Because of the great promise these compounds are showing for treating HIV/AIDS, the Merck scientists are proceeding with development of a series of drug candidates that rely on the remarkable flexibility revealed by the McCammon group's simulations in the integrase binding site. The first of these compounds is expected to go into clinical trials this year, with UCSD as one of the trial sites.
The Merck scientists have chosen a drug development strategy in which they are developing "single wing" compounds, whose wings, or cyclic moieties, can bind to either the west or the east in the integrase enzyme. "These compounds are especially interesting because they'll be less likely to lead to drug-resistant strains of HIV-1," said McCammon. This is because the inhibitor can flip to the east if an integrase mutation arises in the west, or to the west if a mutation arises in the east. And because emerging HIV-1 mutations have significantly reduced the usefulness of many previously effective drugs, maintaining the ability to bind even when mutations occur is an important advantage.
"These results, combining our computer simulations at SDSC and Merck experimental research, are giving real hope that the remarkable story of molecular dynamics simulations in helping d iscover HIV-1 protease inhibitors may be repeated with HIV-1 integrase inhibitors," said McCammon. "This could potentially save many lives in the fight against HIV/AIDS."

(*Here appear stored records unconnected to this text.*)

===== config.mk =====
export PLATFORM = sky130hd
export DESIGN_NAME = bonus_spawn_scheduler
export DESIGN_NICKNAME = d
export VERILOG_FILES = /design/src/rtl/bonus_spawn_scheduler.sv
export SDC_FILE = /design/constraint.sdc
export NUM_CORES = 1
export LEC_CHECK = 0
export ABC_AREA = 1
export ABC_CLOCK_PERIOD_IN_PS = 1240
export CAP_MARGIN = 5
export CORE_AREA = 5 5 71 73
export CTS_CLUSTER_DIAMETER = 80
export DETAILED_ROUTE_END_ITERATION = 7
export DIE_AREA = 0 0 76 78
export PLACE_DENSITY = 0.82
export SLEW_MARGIN = 20
export SYNTH_ARGS = -nofsm -noshare
export SYNTH_HDL_FRONTEND = slang
export SYNTH_SLANG_ARGS = --single-unit

===== constraint.sdc =====
create_clock -name clk -period 1.24 [get_ports clk]
set_input_delay 0.248 -clock clk [delete_from_list [all_inputs] [get_ports clk]]
set_output_delay 0.248 -clock clk [all_outputs]
set_load 0.005 [all_outputs]
$ cat src/rtl/riscv_pkg.sv
// Shared definitions for the multi-cycle RV32I core: opcodes, controller
// state encoding and the datapath mux/ALU select encodings.
package riscv_pkg;

    // Major opcodes (IR[6:0])
    localparam logic [6:0] ARITHMETIC     = 7'b0110011;
    localparam logic [6:0] ARITHMETIC_IMM = 7'b0010011;
    localparam logic [6:0] LOAD           = 7'b0000011;
    localparam logic [6:0] STORE          = 7'b0100011;
    localparam logic [6:0] BRANCH         = 7'b1100011;
    localparam logic [6:0] JAL            = 7'b1101111;
    localparam logic [6:0] JALR           = 7'b1100111;
    localparam logic [6:0] ECALL          = 7'b1110011;

    // Controller states
    typedef enum logic [2:0] {
        S_IF   = 3'd0,
        S_ID   = 3'd1,
        S_EX   = 3'd2,
        S_MEM  = 3'd3,
        S_WB   = 3'd4,
        S_HALT = 3'd5
    } state_t;

    // PC source select
    localparam logic [1:0] PC_SRC_PC4    = 2'b00;
    localparam logic [1:0] PC_SRC_TARGET = 2'b01;
    localparam logic [1:0] PC_SRC_JALR   = 2'b10;

    // ALU operand B select
    localparam logic [1:0] ALU_B_RS2  = 2'b00;
    localparam logic [1:0] ALU_B_IMM  = 2'b01;
    localparam logic [1:0] ALU_B_FOUR = 2'b10;

    // ALU operation class
    localparam logic [1:0] ALU_OP_ADD    = 2'b00;
    localparam logic [1:0] ALU_OP_BRANCH = 2'b01;
    localparam logic [1:0] ALU_OP_FUNCT  = 2'b10;

    // Register write-back source
    localparam logic [1:0] M2R_ALU = 2'b00;
    localparam logic [1:0] M2R_MDR = 2'b01;
    localparam logic [1:0] M2R_PC4 = 2'b10;

    // True for opcodes that continue past decode into EX.
    function automatic logic needs_ex(input logic [6:0] op);
        return (op == ARITHMETIC) || (op == ARITHMETIC_IMM) ||
               (op == LOAD)       || (op == STORE)          ||
               (op == BRANCH)     || (op == JAL)            ||
               (op == JALR);
    endfunction

endpackage
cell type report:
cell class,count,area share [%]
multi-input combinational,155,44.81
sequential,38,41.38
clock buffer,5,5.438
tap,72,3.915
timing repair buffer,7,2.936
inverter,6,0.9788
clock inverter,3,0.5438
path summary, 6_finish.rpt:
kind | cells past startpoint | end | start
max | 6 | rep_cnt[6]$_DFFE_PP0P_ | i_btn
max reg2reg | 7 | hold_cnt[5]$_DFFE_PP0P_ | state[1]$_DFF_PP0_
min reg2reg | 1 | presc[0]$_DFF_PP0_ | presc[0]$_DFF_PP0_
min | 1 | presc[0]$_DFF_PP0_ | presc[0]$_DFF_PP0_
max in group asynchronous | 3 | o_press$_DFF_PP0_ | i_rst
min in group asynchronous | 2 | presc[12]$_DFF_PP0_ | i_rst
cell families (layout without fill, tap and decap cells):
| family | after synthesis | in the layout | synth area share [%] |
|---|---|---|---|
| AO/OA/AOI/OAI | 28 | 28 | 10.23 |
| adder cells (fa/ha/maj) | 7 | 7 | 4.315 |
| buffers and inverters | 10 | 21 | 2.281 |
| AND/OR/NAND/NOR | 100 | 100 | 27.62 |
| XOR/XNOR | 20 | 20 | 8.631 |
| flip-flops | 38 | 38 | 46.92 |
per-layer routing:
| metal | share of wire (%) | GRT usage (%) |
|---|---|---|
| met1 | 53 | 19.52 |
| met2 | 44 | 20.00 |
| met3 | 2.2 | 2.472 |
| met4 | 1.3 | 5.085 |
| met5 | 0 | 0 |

The molecular dynamics simulations, carried out at SDSC and other sites, and the development of advanced molecular dynamics computational methods in McCammon's group, were supported by the National Science Foundation. This research has also been supported by the National Institutes of Health, the Howard Hughes Medical Institute, the NSF Center for Theoretical Biological Physics, the National Biomedical Computation Resource, the W.M. Keck Foundation, and Accelrys, Inc.